* **Work to be completed**: Show all lines below holding the string "begin".

* **Provided data**:
----------

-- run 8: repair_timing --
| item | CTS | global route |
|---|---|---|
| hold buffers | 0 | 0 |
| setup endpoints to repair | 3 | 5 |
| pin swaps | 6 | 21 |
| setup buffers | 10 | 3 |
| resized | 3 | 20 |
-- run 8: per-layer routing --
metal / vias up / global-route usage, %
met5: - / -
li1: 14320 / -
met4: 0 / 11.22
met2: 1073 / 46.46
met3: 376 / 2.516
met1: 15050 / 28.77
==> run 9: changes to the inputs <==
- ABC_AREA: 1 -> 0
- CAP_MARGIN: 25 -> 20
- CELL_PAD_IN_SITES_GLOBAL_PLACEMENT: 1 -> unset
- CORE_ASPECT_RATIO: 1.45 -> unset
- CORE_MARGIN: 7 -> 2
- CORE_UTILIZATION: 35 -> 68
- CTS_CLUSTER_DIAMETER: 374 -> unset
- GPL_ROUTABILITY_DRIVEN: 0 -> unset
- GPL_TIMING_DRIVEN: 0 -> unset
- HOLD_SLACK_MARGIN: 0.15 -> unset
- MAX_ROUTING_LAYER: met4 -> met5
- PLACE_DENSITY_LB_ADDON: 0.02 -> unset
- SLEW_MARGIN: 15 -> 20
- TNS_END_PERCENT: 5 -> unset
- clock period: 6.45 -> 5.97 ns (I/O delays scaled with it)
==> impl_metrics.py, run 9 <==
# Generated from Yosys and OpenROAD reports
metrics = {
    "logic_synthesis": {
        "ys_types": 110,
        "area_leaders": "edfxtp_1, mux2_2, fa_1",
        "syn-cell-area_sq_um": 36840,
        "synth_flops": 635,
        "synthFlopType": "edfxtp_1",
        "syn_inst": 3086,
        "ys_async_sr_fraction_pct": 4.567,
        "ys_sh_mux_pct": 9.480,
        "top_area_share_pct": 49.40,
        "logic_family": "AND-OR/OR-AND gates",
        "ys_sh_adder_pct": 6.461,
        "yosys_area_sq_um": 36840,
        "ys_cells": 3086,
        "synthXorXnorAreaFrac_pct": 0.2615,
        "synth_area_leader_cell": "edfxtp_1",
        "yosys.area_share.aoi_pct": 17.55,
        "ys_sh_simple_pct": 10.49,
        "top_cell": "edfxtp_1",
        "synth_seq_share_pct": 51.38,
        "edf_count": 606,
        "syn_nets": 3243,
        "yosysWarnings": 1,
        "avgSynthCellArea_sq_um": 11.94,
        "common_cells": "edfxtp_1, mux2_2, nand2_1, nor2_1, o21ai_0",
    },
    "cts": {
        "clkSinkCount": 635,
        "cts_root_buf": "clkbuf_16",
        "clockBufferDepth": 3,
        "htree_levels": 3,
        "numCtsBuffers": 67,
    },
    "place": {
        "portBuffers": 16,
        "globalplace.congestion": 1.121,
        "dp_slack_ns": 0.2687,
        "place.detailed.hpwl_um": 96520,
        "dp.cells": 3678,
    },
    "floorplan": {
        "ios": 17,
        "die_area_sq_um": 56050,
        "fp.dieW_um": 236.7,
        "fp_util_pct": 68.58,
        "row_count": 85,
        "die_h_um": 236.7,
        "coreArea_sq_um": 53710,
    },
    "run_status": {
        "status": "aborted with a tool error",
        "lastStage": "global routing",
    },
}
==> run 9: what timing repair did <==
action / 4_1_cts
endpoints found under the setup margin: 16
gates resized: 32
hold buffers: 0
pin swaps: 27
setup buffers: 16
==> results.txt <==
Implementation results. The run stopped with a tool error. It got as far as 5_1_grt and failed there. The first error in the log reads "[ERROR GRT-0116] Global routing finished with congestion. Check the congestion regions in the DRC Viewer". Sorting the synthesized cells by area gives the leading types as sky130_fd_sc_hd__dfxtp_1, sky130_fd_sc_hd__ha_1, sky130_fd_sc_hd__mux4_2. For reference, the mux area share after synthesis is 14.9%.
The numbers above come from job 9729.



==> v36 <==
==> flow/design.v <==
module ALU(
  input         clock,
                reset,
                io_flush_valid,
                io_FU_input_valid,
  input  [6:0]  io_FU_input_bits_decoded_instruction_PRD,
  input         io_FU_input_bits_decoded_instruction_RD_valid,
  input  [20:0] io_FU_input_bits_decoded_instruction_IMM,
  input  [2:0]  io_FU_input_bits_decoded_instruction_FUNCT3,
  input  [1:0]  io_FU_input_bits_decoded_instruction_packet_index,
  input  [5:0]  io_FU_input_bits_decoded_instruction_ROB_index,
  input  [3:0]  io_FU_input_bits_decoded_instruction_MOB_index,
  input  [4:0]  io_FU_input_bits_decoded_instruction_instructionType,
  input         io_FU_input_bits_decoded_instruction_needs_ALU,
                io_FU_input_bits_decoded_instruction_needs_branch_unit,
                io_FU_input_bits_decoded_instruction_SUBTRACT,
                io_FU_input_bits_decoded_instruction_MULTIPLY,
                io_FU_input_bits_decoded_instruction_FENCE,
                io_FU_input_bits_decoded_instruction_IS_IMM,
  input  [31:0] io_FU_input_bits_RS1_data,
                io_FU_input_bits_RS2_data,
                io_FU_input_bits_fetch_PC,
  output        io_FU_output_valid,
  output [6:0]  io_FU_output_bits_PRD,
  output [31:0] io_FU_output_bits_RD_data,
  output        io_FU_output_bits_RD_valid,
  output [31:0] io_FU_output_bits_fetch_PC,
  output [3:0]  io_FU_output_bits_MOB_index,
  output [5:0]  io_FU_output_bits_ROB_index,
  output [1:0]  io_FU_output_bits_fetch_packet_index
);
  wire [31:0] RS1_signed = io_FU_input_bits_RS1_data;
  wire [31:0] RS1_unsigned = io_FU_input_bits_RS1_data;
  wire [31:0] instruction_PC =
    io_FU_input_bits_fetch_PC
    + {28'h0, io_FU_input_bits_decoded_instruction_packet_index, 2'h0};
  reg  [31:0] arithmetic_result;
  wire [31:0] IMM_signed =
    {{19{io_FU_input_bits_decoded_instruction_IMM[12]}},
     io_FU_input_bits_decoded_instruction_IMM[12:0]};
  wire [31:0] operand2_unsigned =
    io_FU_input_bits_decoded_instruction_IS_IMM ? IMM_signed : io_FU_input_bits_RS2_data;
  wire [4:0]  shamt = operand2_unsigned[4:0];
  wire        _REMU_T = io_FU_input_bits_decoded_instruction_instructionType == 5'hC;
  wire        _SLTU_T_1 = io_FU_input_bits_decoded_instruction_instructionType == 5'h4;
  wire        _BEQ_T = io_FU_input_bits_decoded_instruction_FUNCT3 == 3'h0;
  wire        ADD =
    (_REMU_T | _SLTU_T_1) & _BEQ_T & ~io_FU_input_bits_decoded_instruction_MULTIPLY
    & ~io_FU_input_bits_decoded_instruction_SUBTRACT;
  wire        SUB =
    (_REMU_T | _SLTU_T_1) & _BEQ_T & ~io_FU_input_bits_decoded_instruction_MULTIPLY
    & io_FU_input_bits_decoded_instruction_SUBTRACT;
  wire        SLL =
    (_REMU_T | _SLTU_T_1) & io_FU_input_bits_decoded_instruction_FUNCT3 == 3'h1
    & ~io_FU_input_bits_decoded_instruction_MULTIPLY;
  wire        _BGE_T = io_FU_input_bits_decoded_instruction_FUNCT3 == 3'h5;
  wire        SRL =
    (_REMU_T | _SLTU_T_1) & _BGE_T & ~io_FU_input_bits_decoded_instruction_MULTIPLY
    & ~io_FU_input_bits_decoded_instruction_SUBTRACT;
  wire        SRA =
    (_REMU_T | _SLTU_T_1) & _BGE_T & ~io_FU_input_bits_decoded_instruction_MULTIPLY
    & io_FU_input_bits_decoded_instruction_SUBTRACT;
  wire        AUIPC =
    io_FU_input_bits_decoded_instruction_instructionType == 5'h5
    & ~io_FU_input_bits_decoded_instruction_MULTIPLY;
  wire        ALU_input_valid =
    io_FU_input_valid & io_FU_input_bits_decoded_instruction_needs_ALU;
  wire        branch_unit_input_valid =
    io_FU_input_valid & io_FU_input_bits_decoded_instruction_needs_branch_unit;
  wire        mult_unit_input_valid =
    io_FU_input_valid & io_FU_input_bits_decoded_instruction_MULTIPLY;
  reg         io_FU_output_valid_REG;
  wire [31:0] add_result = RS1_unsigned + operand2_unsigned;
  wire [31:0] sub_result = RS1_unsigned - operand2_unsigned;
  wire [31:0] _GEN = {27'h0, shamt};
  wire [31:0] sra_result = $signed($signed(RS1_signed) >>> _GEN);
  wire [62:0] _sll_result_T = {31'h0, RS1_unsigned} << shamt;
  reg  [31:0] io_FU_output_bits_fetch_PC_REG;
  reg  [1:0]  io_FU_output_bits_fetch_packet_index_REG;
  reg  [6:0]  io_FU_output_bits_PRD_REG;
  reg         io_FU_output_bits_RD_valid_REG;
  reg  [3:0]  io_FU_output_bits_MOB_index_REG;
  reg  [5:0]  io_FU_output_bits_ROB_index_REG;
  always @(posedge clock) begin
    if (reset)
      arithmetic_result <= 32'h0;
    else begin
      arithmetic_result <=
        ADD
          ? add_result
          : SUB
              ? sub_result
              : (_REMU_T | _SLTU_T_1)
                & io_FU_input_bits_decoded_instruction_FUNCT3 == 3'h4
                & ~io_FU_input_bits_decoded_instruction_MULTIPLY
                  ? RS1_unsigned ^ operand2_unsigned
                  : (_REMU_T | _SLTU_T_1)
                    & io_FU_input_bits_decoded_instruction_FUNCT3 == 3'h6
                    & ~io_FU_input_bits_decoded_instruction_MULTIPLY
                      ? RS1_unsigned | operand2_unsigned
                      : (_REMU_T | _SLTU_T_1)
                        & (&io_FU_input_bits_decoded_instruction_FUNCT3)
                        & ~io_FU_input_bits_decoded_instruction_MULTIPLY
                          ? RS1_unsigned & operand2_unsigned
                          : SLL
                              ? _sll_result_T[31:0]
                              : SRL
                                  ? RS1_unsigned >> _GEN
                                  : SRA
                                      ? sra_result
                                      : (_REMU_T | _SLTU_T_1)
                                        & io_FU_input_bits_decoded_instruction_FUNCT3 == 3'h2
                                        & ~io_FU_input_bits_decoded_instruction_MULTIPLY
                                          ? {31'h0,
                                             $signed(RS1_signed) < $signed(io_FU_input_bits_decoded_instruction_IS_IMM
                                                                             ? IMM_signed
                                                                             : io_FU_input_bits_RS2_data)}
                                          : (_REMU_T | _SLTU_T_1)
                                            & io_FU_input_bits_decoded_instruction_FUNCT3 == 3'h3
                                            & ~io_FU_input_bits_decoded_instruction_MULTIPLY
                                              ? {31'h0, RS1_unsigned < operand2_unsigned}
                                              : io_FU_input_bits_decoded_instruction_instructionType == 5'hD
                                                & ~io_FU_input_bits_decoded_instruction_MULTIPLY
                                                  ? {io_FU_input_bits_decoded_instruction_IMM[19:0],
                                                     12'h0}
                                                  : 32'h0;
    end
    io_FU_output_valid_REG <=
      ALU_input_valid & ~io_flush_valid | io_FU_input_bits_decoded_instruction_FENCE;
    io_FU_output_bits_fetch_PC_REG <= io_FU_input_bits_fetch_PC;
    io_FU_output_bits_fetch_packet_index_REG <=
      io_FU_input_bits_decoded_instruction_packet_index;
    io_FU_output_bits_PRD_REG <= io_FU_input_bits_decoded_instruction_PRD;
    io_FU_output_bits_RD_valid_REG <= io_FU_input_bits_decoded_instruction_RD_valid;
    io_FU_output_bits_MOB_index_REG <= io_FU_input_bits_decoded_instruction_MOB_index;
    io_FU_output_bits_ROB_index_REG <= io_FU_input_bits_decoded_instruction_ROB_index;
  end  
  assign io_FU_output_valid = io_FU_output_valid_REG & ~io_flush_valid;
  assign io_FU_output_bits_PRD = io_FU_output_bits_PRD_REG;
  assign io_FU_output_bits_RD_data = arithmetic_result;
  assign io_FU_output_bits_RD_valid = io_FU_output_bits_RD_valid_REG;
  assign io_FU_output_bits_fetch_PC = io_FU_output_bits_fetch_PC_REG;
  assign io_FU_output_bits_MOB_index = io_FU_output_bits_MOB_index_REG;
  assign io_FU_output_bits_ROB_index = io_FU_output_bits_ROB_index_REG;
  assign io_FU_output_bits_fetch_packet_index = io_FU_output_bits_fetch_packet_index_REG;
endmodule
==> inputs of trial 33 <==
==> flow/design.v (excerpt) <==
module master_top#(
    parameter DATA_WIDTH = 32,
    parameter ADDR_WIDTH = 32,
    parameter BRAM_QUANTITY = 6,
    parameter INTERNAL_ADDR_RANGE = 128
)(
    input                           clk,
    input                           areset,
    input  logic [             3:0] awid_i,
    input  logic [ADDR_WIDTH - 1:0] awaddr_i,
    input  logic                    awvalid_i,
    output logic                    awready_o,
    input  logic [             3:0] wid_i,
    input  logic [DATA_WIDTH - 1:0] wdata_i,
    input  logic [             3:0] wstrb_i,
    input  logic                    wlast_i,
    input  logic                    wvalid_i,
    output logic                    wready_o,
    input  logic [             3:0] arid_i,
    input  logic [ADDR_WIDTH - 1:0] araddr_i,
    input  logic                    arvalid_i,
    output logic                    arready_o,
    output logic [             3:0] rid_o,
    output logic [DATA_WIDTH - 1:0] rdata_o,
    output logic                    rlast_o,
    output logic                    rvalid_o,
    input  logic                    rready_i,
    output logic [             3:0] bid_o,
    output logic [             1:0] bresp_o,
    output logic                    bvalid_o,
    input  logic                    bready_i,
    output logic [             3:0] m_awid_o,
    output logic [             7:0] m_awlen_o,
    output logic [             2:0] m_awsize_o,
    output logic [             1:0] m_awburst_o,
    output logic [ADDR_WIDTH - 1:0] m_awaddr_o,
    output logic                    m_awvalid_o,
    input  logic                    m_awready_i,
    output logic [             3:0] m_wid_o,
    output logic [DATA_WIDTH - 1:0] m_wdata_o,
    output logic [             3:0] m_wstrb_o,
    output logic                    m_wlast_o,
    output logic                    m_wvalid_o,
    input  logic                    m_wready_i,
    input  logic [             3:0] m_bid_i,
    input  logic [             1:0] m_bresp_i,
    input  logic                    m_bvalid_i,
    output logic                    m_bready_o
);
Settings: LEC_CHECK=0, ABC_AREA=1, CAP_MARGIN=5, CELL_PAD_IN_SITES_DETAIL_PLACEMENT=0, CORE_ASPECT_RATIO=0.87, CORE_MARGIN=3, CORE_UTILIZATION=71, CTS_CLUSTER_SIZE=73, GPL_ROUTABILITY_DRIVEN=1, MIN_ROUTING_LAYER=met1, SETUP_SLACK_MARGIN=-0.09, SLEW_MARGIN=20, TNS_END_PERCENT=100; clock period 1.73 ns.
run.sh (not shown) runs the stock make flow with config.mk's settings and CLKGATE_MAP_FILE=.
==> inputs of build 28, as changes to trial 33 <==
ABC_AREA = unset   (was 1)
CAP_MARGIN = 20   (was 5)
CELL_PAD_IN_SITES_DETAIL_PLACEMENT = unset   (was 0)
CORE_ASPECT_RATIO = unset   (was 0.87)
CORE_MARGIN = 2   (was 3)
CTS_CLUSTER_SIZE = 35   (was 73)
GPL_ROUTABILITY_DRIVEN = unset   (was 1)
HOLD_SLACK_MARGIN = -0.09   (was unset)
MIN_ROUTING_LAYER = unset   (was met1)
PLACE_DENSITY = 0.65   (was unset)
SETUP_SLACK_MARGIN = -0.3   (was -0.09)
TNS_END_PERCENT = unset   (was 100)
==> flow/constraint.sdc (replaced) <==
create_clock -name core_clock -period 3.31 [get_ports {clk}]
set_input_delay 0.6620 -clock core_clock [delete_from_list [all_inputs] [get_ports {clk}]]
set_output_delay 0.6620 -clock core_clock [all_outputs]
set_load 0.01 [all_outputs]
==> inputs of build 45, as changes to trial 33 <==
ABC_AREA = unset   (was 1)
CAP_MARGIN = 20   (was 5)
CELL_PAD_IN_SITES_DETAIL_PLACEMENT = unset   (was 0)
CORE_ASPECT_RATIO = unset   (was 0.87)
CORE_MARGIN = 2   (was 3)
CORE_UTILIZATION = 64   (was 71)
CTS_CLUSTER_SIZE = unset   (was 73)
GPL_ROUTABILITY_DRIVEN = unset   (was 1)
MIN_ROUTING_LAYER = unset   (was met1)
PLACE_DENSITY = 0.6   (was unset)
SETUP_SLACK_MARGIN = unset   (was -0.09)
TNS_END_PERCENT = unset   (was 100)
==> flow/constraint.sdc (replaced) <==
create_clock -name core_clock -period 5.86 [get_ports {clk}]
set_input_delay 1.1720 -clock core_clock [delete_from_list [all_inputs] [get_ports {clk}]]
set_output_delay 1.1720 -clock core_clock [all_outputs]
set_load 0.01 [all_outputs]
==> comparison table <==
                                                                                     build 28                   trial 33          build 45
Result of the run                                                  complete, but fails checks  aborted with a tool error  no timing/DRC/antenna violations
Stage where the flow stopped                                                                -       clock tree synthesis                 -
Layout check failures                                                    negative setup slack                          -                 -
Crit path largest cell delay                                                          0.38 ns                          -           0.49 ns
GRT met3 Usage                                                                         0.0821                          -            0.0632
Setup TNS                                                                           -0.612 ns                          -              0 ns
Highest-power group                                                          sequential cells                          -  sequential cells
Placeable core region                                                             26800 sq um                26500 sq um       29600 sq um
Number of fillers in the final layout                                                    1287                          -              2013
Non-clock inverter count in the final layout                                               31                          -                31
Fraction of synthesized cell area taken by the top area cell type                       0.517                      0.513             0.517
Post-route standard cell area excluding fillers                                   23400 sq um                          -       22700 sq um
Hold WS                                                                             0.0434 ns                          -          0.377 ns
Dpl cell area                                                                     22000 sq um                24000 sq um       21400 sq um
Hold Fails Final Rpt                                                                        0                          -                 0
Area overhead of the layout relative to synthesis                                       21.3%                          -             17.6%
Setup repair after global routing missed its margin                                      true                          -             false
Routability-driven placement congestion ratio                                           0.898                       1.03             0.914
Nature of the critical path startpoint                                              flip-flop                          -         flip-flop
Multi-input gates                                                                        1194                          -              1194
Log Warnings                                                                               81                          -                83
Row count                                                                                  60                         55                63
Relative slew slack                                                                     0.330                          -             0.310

----------

* **Response area**:
  always @(posedge clock) begin
    else begin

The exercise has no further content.